Lemma: Consider the polynomial equation $x^n + t_{n-1} x^{n-1} + t_{n-2} x^{n-2} + \cdots + t_0 = 0$. Then as $t_{n-1}, \ldots, t_0 \to 0$, all $n$ complex roots of this equation also approach 0. To be precise: for every $\epsilon > 0$, there exists $\delta > 0$ such that whenever $|t_i| < \delta$ for $i = 0, \ldots, n-1$ and $x^n + t_{n-1} x^{n-1} + \cdots + t_0 = 0$, it follows that $|x| < \epsilon$.

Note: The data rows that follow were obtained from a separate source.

**src/hdl/tvrl_map.svh**
```systemverilog
// Register map, field positions, reset values and AHB codes of the timer read-out.
// Assumes a 32-bit AHB-Lite data bus; each register index maps to a word at four times it.
`ifndef TVRL_MAP_SVH
`define TVRL_MAP_SVH

// ----------------------------------------------------------------------------
// Register indexes
// ----------------------------------------------------------------------------
`define TVRL_IDX_SNAP_LOW   10'h020
`define TVRL_IDX_SNAP_HIGH  10'h022
`define TVRL_IDX_CTRL       10'h034
`define TVRL_IDX_STATUS     10'h035

// ----------------------------------------------------------------------------
// Field positions
// ----------------------------------------------------------------------------
`define TVRL_CTRL_EN_BIT    0
`define TVRL_STAT_HELD_BIT  0
`define TVRL_STAT_ZERO_BIT  1
`define TVRL_STAT_ORDER_BIT 2
`define TVRL_HALF_W         16

// ----------------------------------------------------------------------------
// Reset values
// ----------------------------------------------------------------------------
`define TVRL_SNAP_RST       32'h0000_0000
`define TVRL_COUNT_RST      32'h0000_0000
`define TVRL_CTRL_EN_RST    1'h0
`define TVRL_RDATA_RST      32'h0000_0000

// ----------------------------------------------------------------------------
// AHB-Lite codes
// ----------------------------------------------------------------------------
`define TVRL_HTRANS_NSEQ_BIT 1
`define TVRL_HRESP_OKAY     1'h0

`endif

```
**src/hdl/tvrl_pkg.sv**
```systemverilog
// Types shared by the timer read-out files.
// Assumes tvrl_map.svh carries all numeric constants.
package tvrl_pkg;

	// Read sequence: idle, or a snapshot held for the upper half.
	typedef enum logic [0:0] {
		TVRL_SEQ_IDLE = 1'h0,
		TVRL_SEQ_HELD = 1'h1
	} tvrl_seq_t;

	typedef logic [9:0] tvrl_idx_t;

endpackage : tvrl_pkg

```
**src/hdl/tvrl_top.sv**
```systemverilog
// Timer value read-out: counter, snapshot latch and AHB-Lite register file.
// Assumes a 10 MHz sys_clk, synchronous active-low resetn and word-only bus reads.
`timescale 1ns/100ps
`default_nettype none
`include "tvrl_map.svh"

// Function
// - Present 32-bit timer value to software through two read-only 16-bit registers.
// - Reading the lower register captures the whole count; upper reads return it.
// - Both timer read registers hold zero after reset.
// - Timer bits 31 to 16 are read-only at the upper register.
// - The timer increments only while its count enable is one.
// - Clearing the count enable stops the timer and clears it to zero.
module tvrl_top #(
	parameter int COUNT_W = 32
) (
	input  wire logic               sys_clk,
	input  wire logic               resetn,
	input  wire logic               hsel,
	input  wire logic [31:0]        haddr,
	input  wire logic [1:0]         htrans,
	input  wire logic               hwrite,
	input  wire logic [2:0]         hsize,
	input  wire logic               hready,
	input  wire logic [31:0]        hwdata,
	output logic      [31:0]        hrdata,
	output logic                    hreadyout,
	output logic                    hresp,
	output logic      [COUNT_W-1:0] timer_count,
	output logic                    count_en
);

	localparam int HALF = `TVRL_HALF_W;

	// ------------------------------------------------------------------------
	// Address decoding
	// ------------------------------------------------------------------------
	// A register index sits at four times its value on the byte-addressed bus.
	function automatic logic hit(input logic [31:0] addr, input tvrl_pkg::tvrl_idx_t idx);
		hit = (addr == {20'h0_0000, idx, 2'h0});
	endfunction : hit

	logic        rd_take;
	logic [31:0] rd_addr;
	logic [31:0] rd_value;
	logic        wr_en;
	logic [31:0] wr_addr;
	logic [31:0] wr_data;

	logic [COUNT_W-1:0] snap_q;
	logic [COUNT_W-1:0] snap_d;
	logic               en_q;
	logic               en_d;
	logic               zero_q;
	logic               zero_d;
	logic               order_q;
	logic               order_d;
	tvrl_pkg::tvrl_seq_t seq_q;
	tvrl_pkg::tvrl_seq_t seq_d;

	logic rd_low;
	logic rd_high;
	logic rd_ctrl;
	logic rd_stat;
	logic wr_ctrl;
	logic wr_stat;

	// ------------------------------------------------------------------------
	// Bus front end
	// ------------------------------------------------------------------------
	tvrl_ahb_slave u_bus (
		.sys_clk   (sys_clk),
		.resetn    (resetn),
		.hsel      (hsel),
		.haddr     (haddr),
		.htrans    (htrans),
		.hwrite    (hwrite),
		.hready    (hready),
		.hwdata    (hwdata),
		.hrdata    (hrdata),
		.hreadyout (hreadyout),
		.hresp     (hresp),
		.rd_take   (rd_take),
		.rd_addr   (rd_addr),
		.rd_value  (rd_value),
		.wr_en     (wr_en),
		.wr_addr   (wr_addr),
		.wr_data   (wr_data)
	);

	// ------------------------------------------------------------------------
	// Counter
	// ------------------------------------------------------------------------
	tvrl_timer #(
		.WIDTH (COUNT_W)
	) u_timer (
		.sys_clk  (sys_clk),
		.resetn   (resetn),
		.count_en (en_q),
		.count_q  (timer_count)
	);

	// ------------------------------------------------------------------------
	// Access decode
	// ------------------------------------------------------------------------
	// Only word transfers are supported; hsize is not checked.
	always_comb begin
		rd_low  = rd_take && hit(rd_addr, `TVRL_IDX_SNAP_LOW);
		rd_high = rd_take && hit(rd_addr, `TVRL_IDX_SNAP_HIGH);
		rd_ctrl = rd_take && hit(rd_addr, `TVRL_IDX_CTRL);
		rd_stat = rd_take && hit(rd_addr, `TVRL_IDX_STATUS);
		wr_ctrl = wr_en && hit(wr_addr, `TVRL_IDX_CTRL);
		wr_stat = wr_en && hit(wr_addr, `TVRL_IDX_STATUS);
	end

	// ------------------------------------------------------------------------
	// Read data
	// ------------------------------------------------------------------------
	// The lower register shows the live count, which is exactly what is latched.
	always_comb begin
		rd_value = 32'h0000_0000;
		if (rd_low) begin
			rd_value[HALF-1:0] = timer_count[HALF-1:0];
		end else if (rd_high) begin
			rd_value[HALF-1:0] = snap_q[COUNT_W-1:HALF];
		end else if (rd_ctrl) begin
			rd_value[`TVRL_CTRL_EN_BIT] = en_q;
		end else if (rd_stat) begin
			rd_value[`TVRL_STAT_HELD_BIT]  = (seq_q == tvrl_pkg::TVRL_SEQ_HELD);
			rd_value[`TVRL_STAT_ZERO_BIT]  = zero_q;
			rd_value[`TVRL_STAT_ORDER_BIT] = order_q;
		end
	end

	// ------------------------------------------------------------------------
	// Snapshot latch and read sequence
	// ------------------------------------------------------------------------
	// A read of the upper register without a prior lower read sets the order flag.
	// The zero flag tells software that a retry of the sequence is due.
	always_comb begin
		snap_d  = snap_q;
		seq_d   = seq_q;
		zero_d  = zero_q;
		order_d = order_q;
		if (wr_stat && wr_data[`TVRL_STAT_ORDER_BIT]) begin
			order_d = 1'h0;
		end
		if (rd_low) begin
			snap_d = timer_count;
			seq_d  = tvrl_pkg::TVRL_SEQ_HELD;
			zero_d = (timer_count[7:0] == 8'h00);
		end else if (rd_high) begin
			if (seq_q == tvrl_pkg::TVRL_SEQ_IDLE) begin
				order_d = 1'h1;
			end
			seq_d = tvrl_pkg::TVRL_SEQ_IDLE;
		end
	end

	always_ff @(posedge sys_clk) begin
		if (!resetn) begin
			snap_q  <= COUNT_W'(`TVRL_SNAP_RST);
			seq_q   <= tvrl_pkg::TVRL_SEQ_IDLE;
			zero_q  <= 1'h0;
			order_q <= 1'h0;
		end else begin
			snap_q  <= snap_d;
			seq_q   <= seq_d;
			zero_q  <= zero_d;
			order_q <= order_d;
		end
	end

	// ------------------------------------------------------------------------
	// Control register
	// ------------------------------------------------------------------------
	always_comb begin
		en_d = en_q;
		if (wr_ctrl) begin
			en_d = wr_data[`TVRL_CTRL_EN_BIT];
		end
		count_en = en_q;
	end

	always_ff @(posedge sys_clk) begin
		if (!resetn) begin
			en_q <= `TVRL_CTRL_EN_RST;
		end else begin
			en_q <= en_d;
		end
	end

endmodule : tvrl_top
`default_nettype wire

```
**src/hdl/tvrl_timer.sv**
```systemverilog
// Enable-gated up counter of the timer read-out; clears to zero while disabled.
// Assumes one clock, synchronous active-low reset.
`timescale 1ns/100ps
`default_nettype none
`include "tvrl_map.svh"

module tvrl_timer #(
	parameter int WIDTH = 32
) (
	input  wire logic             sys_clk,
	input  wire logic             resetn,
	input  wire logic             count_en,
	output logic      [WIDTH-1:0] count_q
);

	logic [WIDTH-1:0] count_d;

	// ------------------------------------------------------------------------
	// Count
	// ------------------------------------------------------------------------
	always_comb begin
		if (count_en) begin
			count_d = count_q + WIDTH'(1);
		end else begin
			count_d = '0;
		end
	end

	always_ff @(posedge sys_clk) begin
		if (!resetn) begin
			count_q <= WIDTH'(`TVRL_COUNT_RST);
		end else begin
			count_q <= count_d;
		end
	end

endmodule : tvrl_timer
`default_nettype wire

```
**src/hdl/tvrl_ahb_slave.sv**
```systemverilog
// AHB-Lite slave front end: takes transfers, returns registered read data.
// Assumes single word transfers and a single slave whose hreadyout is hready.
`timescale 1ns/100ps
`default_nettype none
`include "tvrl_map.svh"

module tvrl_ahb_slave (
	input  wire logic        sys_clk,
	input  wire logic        resetn,
	input  wire logic        hsel,
	input  wire logic [31:0] haddr,
	input  wire logic [1:0]  htrans,
	input  wire logic        hwrite,
	input  wire logic        hready,
	input  wire logic [31:0] hwdata,
	output logic      [31:0] hrdata,
	output logic             hreadyout,
	output logic             hresp,
	output logic             rd_take,
	output logic      [31:0] rd_addr,
	input  wire logic [31:0] rd_value,
	output logic             wr_en,
	output logic      [31:0] wr_addr,
	output logic      [31:0] wr_data
);

	logic        take;
	logic        wr_pend_q;
	logic        wr_pend_d;
	logic [31:0] wr_addr_q;
	logic [31:0] wr_addr_d;
	logic [31:0] hrdata_q;
	logic [31:0] hrdata_d;

	// ------------------------------------------------------------------------
	// Address phase
	// ------------------------------------------------------------------------
	always_comb begin
		take      = hsel && htrans[`TVRL_HTRANS_NSEQ_BIT] && hready;
		rd_take   = take && !hwrite;
		rd_addr   = haddr;
		wr_pend_d = take && hwrite;
		wr_addr_d = (take && hwrite) ? haddr : wr_addr_q;
		hrdata_d  = rd_take ? rd_value : hrdata_q;
	end

	always_ff @(posedge sys_clk) begin
		if (!resetn) begin
			wr_pend_q <= 1'h0;
			wr_addr_q <= 32'h0000_0000;
			hrdata_q  <= `TVRL_RDATA_RST;
		end else begin
			wr_pend_q <= wr_pend_d;
			wr_addr_q <= wr_addr_d;
			hrdata_q  <= hrdata_d;
		end
	end

	// ------------------------------------------------------------------------
	// Data phase
	// ------------------------------------------------------------------------
	// The slave never waits, so a write completes in its first data cycle.
	always_comb begin
		wr_en     = wr_pend_q;
		wr_addr   = wr_addr_q;
		wr_data   = hwdata;
		hrdata    = hrdata_q;
		hreadyout = 1'h1;
		hresp     = `TVRL_HRESP_OKAY;
	end

endmodule : tvrl_ahb_slave
`default_nettype wire

```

Proof: If $x$ is a root of the polynomial equation, then it follows that $|t_{n-i} x^{n-i}| \ge \frac{1}{n} |x|^n$ for some $i \in \{ 1, \ldots, n \}$ -- since otherwise, we would have $|x^n + t_{n-1} x^{n-1} + \cdots + t_0| \ge |x|^n - |t_{n-1} x^{n-1}| - \cdots - |t_0| > 0$, giving a contradiction. Therefore, for this value of $i$, we have $|x| \le |t_{n-i} n|^{1/i}$ ("even if $x=0$"). Since $|t_{n-i} n|^{1/i} \to 0$ for each $i$ as $t_0, \ldots, t_{n-1} \to 0$, the desired result follows. $\square$


Now, to apply this lemma to the original problem, let us set $g(x) := f(x) + \frac{1}{f(x)} - 2$. Then $f(x) - 1$ satisfies the equation $(f(x) - 1)^2 - g(x) (f(x) - 1) - g(x) = 0$; and by assumption, we have $g(x) \to 0$ as $x \to 1$. Therefore, by a typical "composition of limits" type argument combined with the lemma above, we can conclude that $f(x) - 1 \to 0$ as $x \to 1$.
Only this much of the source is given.